Columbiana County Land Bank Rehabs 15 Houses
LISBON — Although it has spent close to $2 million tearing down dilapidated homes, the Columbiana County Land Utilization Corp. is also interested in beautification, according to its executive director Bobby Ritchey.
During Wednesday’s meeting of the land bank committee, Ritchey offered a list of properties that have received attention through the program, reporting that a total of 179 have been demolished while another 15 originally marked for tear-down have now been rehabilitated.
Of that close to $2 million spent on tear-downs, $1.3 million was spent in East Liverpool, $460,000 in Wellsville and $175,000 in Salem, according to Ritchey, who said 24 houses were just recently completed in that targeted area, with another nine — six in East Liverpool and three in Salem — still being worked on.
“Basically, we have taken everything we can from the auditor’s list and now we’re working on a couple with private donations to be included in the next batch,” Ritchey told the committee. “We’re trying to work hard with the prosecutor to acquire what we can.”
The Neighborhood Initiative Program implemented in the targeted area of East Liverpool, Salem and Wellsville has been made possible through the Hardest Hit Fund, with 50 land banks in the state of Ohio each receiving a percentage.
Ritchey explained, “We pay for the tear downs then send the paperwork to the state, and we’re reimbursed by the state.”
Also available to the land bank through the Delinquent Tax and Assessment Collections program is a percentage of delinquent taxes collected by the county treasurer’s office, used for demolition of properties outside the target area, such as East Palestine, Leetonia, Salineville, Liverpool Township and St. Clair Township.
While tear-downs are the most common through the program Ritchey said the 15 houses that have been rehabbed are “pretty impressive, considering the shape some are in (initially).” Some of these have been completed, while some are still under renovation, with two more due to get underway in coming weeks.
Ritchey reported that 83 properties are also involved in the “mow to own” program through the land bank, which allows property owners adjacent to a torn down home to eventually acquire the vacant lot once they maintain it for a certain period of time.
“We have a lot more coming up. A lot of people are calling about it and filling out the agreement. It’s a successful program that gets a lot of adjacent property owners involved,” Ritchey said
After the meeting, Ritchey talked about some of the residents who have benefited from having eyesores removed from beside their properties, recollecting one woman in particular who said she had looked out her window for years at a dilapidated home and overgrown weeds.
Now that the house beside her has been removed, she told Ritchey, “I can look out my window and see the river again.”
The director said the committee also prides itself on hiring several local contractors to raze the structures and local businesses to keep the grass mowed on those lots not under a Mow to Own contract.
In recent months, the land bank also decided to provide $5,000 beautification grants to each of the three target communities, with Heritage Thermal Services kicking in an additional $1,000 for East Liverpool.

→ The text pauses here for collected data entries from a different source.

## config.mk

```make
export PLATFORM = sky130hd
export DESIGN_NAME = hex_msg_scroller
export DESIGN_NICKNAME = d
export VERILOG_FILES = /design/src/rtl/hex_msg_scroller.sv
export SDC_FILE = /design/constraint.sdc
export NUM_CORES = 1
export LEC_CHECK = 0
export BUFFER_PORTS_ARGS = -buffer_cell sky130_fd_sc_hd__buf_4
export CAP_MARGIN = 20
export CORE_MARGIN = 2
export CORE_UTILIZATION = 45
export CTS_BUF_LIST = sky130_fd_sc_hd__clkbuf_16
export DETAILED_ROUTE_END_ITERATION = 8
export PLACE_DENSITY = 0.66
export SETUP_SLACK_MARGIN = 0.4
export SLEW_MARGIN = 20
export SYNTH_ARGS = -nofsm -noshare
export SYNTH_HDL_FRONTEND = slang
export SYNTH_SLANG_ARGS = --single-unit
```

## constraint.sdc

```tcl
create_clock -name clk -period 3.2 [get_ports clk]
set_clock_uncertainty 0.1 [all_clocks]
set_input_delay 0.32 -clock clk [delete_from_list [all_inputs] [get_ports clk]]
set_output_delay 0.32 -clock clk [all_outputs]
set_load 0.02 [all_outputs]
```

## src/rtl/hex_msg_scroller.sv

```systemverilog
// Latched LOSE/PASS status display for the seven-segment bank, with optional
// leftward scrolling of an 8-character message ring at a divided tick rate.
module hex_msg_scroller #(
   parameter int unsigned NUM_DIGITS = 6,
   parameter int unsigned TICK_DIV   = 25000000
) (
   input  logic                    clk,
   input  logic                    reset_n,
   input  logic                    lose,
   input  logic                    pass,
   input  logic                    clear,
   input  logic                    scroll_en,
   output logic [7*NUM_DIGITS-1:0] hex,
   output logic                    busy
);

   localparam int unsigned CNT_W = (TICK_DIV > 1) ? $clog2(TICK_DIV) : 1;

   localparam logic [1:0] S_IDLE = 2'd0;
   localparam logic [1:0] S_LOSE = 2'd1;
   localparam logic [1:0] S_PASS = 2'd2;

   localparam logic [6:0] G_DASH  = 7'b0111111;
   localparam logic [6:0] G_L     = 7'b1000111;
   localparam logic [6:0] G_O     = 7'b1000000;
   localparam logic [6:0] G_S     = 7'b0010010;
   localparam logic [6:0] G_E     = 7'b0000110;
   localparam logic [6:0] G_P     = 7'b0001100;
   localparam logic [6:0] G_A     = 7'b0001000;
   localparam logic [6:0] G_BLANK = 7'b1111111;

   logic [1:0]       state, state_nxt;
   logic [2:0]       pos, pos_nxt;
   logic [CNT_W-1:0] cnt, cnt_nxt;
   logic             tick;

   // Character at ring index i for the LOSE ("-LOSE-  ") or PASS ("-PASS-  ") ring
   function automatic logic [6:0] glyph(input logic is_pass, input logic [2:0] i);
      logic [6:0] g;
      g = G_BLANK;
      case (i)
         3'd0, 3'd5: g = G_DASH;
         3'd1:       g = is_pass ? G_P : G_L;
         3'd2:       g = is_pass ? G_A : G_O;
         3'd3:       g = G_S;
         3'd4:       g = is_pass ? G_S : G_E;
         default:    g = G_BLANK;
      endcase
      return g;
   endfunction

   always_ff @(posedge clk or negedge reset_n) begin
      if (!reset_n) begin
         state <= S_IDLE;
         pos   <= 3'd0;
         cnt   <= '0;
      end else begin
         state <= state_nxt;
         pos   <= pos_nxt;
         cnt   <= cnt_nxt;
      end
   end

   // Request priority: clear, then lose (overrides pass), then pass from idle only
   always_comb begin
      state_nxt = state;
      pos_nxt   = pos;
      cnt_nxt   = cnt;
      tick      = (cnt == CNT_W'(TICK_DIV - 1));

      if (clear)
         state_nxt = S_IDLE;
      else if (lose && state != S_LOSE)
         state_nxt = S_LOSE;
      else if (pass && state == S_IDLE)
         state_nxt = S_PASS;

      if (state_nxt != state || state == S_IDLE) begin
         pos_nxt = 3'd0;
         cnt_nxt = '0;
      end else begin
         cnt_nxt = tick ? '0 : cnt + CNT_W'(1);
         if (tick && scroll_en)
            pos_nxt = pos + 3'd1;
      end
   end

   // Digit d shows ring[(pos + NUM_DIGITS-1-d) mod 8]; 3-bit add gives the wrap
   always_comb begin
      logic [2:0] idx;
      hex = '1;
      idx = 3'd0;
      if (state != S_IDLE) begin
         for (int unsigned d = 0; d < NUM_DIGITS; d++) begin
            idx = pos + 3'(NUM_DIGITS - 1 - d);
            hex[7*d +: 7] = glyph(state == S_PASS, idx);
         end
      end
   end

   assign busy = (state != S_IDLE);

endmodule

```

==> out/qor.yml <==
outcome: "complete, no violations"
mostFrequentLayoutCell: "buf_4"
detailedRoute.firstPassIterationCount: 4
first_iter_violations: 116
sort_of_element_at_the_end_of_the_critical_path: "output port"
die_area_um2: 5770
syn-mean-instance-area_um2: 8.17
setup_slack_ps: 517
post-route-drc-count: 0
placement_rows: 26
layout.cells.most_common_list: "55 x buf_4, 31 x nor2_1, 28 x dfrtp_1"
dpl_worst_slack_ps: 587
final_min_period_over_clock_period_pct: 83.8
crit_path_cell_trace: "inv_1 > ha_4 > buf_4 > nor3_1 > nor3_2 > o21ai_2 > a221o_1 > buf_4"
hold_viol: 0
layout-area-overhead-vs-synth_pct: 28.5
family_of_cells_with_the_greatest_summed_delay_on_the_critical_path: "buffers and inverters"
fmax_mhz: 373
cts-root-buf: "clkbuf_16"
setup_total_negative_slack_ps: 0
worst-slew-pin-transition_ps: 619
p_int_uw: 727
finalPower_uw: 990
clock-sinks: 30
pwr-share-clk_pct: 45.0
vdd_drop_max_uv: 266
critPathMaxFanout: 11
cp-start-kind: "flip-flop"
finalWirelength_um: 6020
cp_data_arrival_time_ps: 2260
placement.io_buffers: 48
count_of_antenna_violating_nets_left_after_detailed_routing: 0
sequentialPowerShare_pct: 39.2
dieWidth_um: 75.9
drive_above_1_share_pct: 25.5
syn-instance-count: 285
swShare_pct: 26.6
cp-startpoint: "pos[1]"
tritoncts_clock_tree: "yes"
rsz0062_at_grt: "yes"
cts.path.max_buffers: 2
cts_htree_levels: 2
cp_common_cell: "buf_4"
slowest_stage: "dfrtp_2"
grt_antenna_before_repair: 0
first_global_vias: 2222
cts_made_buffers: 5
r2r-end: "cnt[22]"
synth.distinct_cells: 42
ys_seq_area_share_pct: 32.2
critical_path.reg2reg.startpoint: "cnt[0]"
design.core.area_um2: 5040
max-cap-violations: 0
overflow: 0
finish.net_count: 352
critPathBufInv: 3
ffs_latches_synth: 30
routed-via-count: 2344
die_height_um: 75.9
final_min_period_ps: 2680
total_leakage_power_uw: 0.00117
clock_insertion_delay_worst_skew_ps: 270
largest_net_degree_at_the_start_of_global_routing: 31
wl_per_cell_um: 14.9
path_class: "reg -> out"
globalRouteTotalUtil_pct: 22.0
timing.final.setup_violations: 0
count_of_antenna_diodes_in_the_layout: 0
cts.reportedPaths.clkPinSlew_ps: 50
initial_core_util_pct: 46.2
ys.warnings.count: 0
worst_setup_path_endpoint: "hex[32]"
vias_per_cell: 5.82
power-per-cell-area_nw_per_um2: 331
crit_cells: 8
relSlewSlack_pct: 58.2
combinationalPowerShare_pct: 15.8
num-fill-cells: 459
utilization_pct: 59.3
timing.critical_path.slowest_cell_delay_ps: 420
grt_first_pass_wirelength_um: 10600
hpwl_um: 4280
power_switching_uw: 263
post_synthesis_instance_area_um2: 2330
r2r_slack_ps: 860
top_level_ports: 49
gp_congestion: 0.827
min_path_type: "in -> reg"
mappedNetlistNets: 305
cp_data_required_time_ps: 2780
maxSlewViolCount: 0
ff_to_ff_path_depth: 5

He reported to the committee that, at the recommendation of Wellsville Mayor Nancy Murray, the village’s $5,000 grant was used to restore the historic fountains on Broadway Park, which are now operational.
In Salem, a fountain project was completed in Centennial Park, with a prairie garden to be installed at Waterworth Memorial Park.
Ritchey said he is waiting for plans from East Liverpool Councilman Ernest Peachey for purchasing equipment for city playgrounds. Initially, Peachey’s recreation committee had planned to build a new playground in the Pleasant Heights neighborhood with the money, but Ritchey said it was decided the $6,000 would not be sufficient for such a project and would be better spread around existing facilities.
“Aesthetically, we don’t want to be known just for tearing down houses but for beautifying neighborhoods,” Ritchey said.
The committee voted during the meeting to accept the resignation of member Pete Monteleone, former East Palestine village manager, and then voted to name Traci Spratt, the village’s interim manager and finance director, to the seat.
Member Jim Hall, who has announced he is not seeking re-election to his seat on St. Clair Township Trustees, asked how his position on the committee will be filled, but he was advised he can continue on the committee since his position is one of three selected by the three statutory members.
Pictured at top: This home on Lincoln Avenue in East Liverpool was scheduled for demolition but was saved and renovated as a rental home under the county’s Land Bank program. It is one of 15 such rehabilitation projects in the program.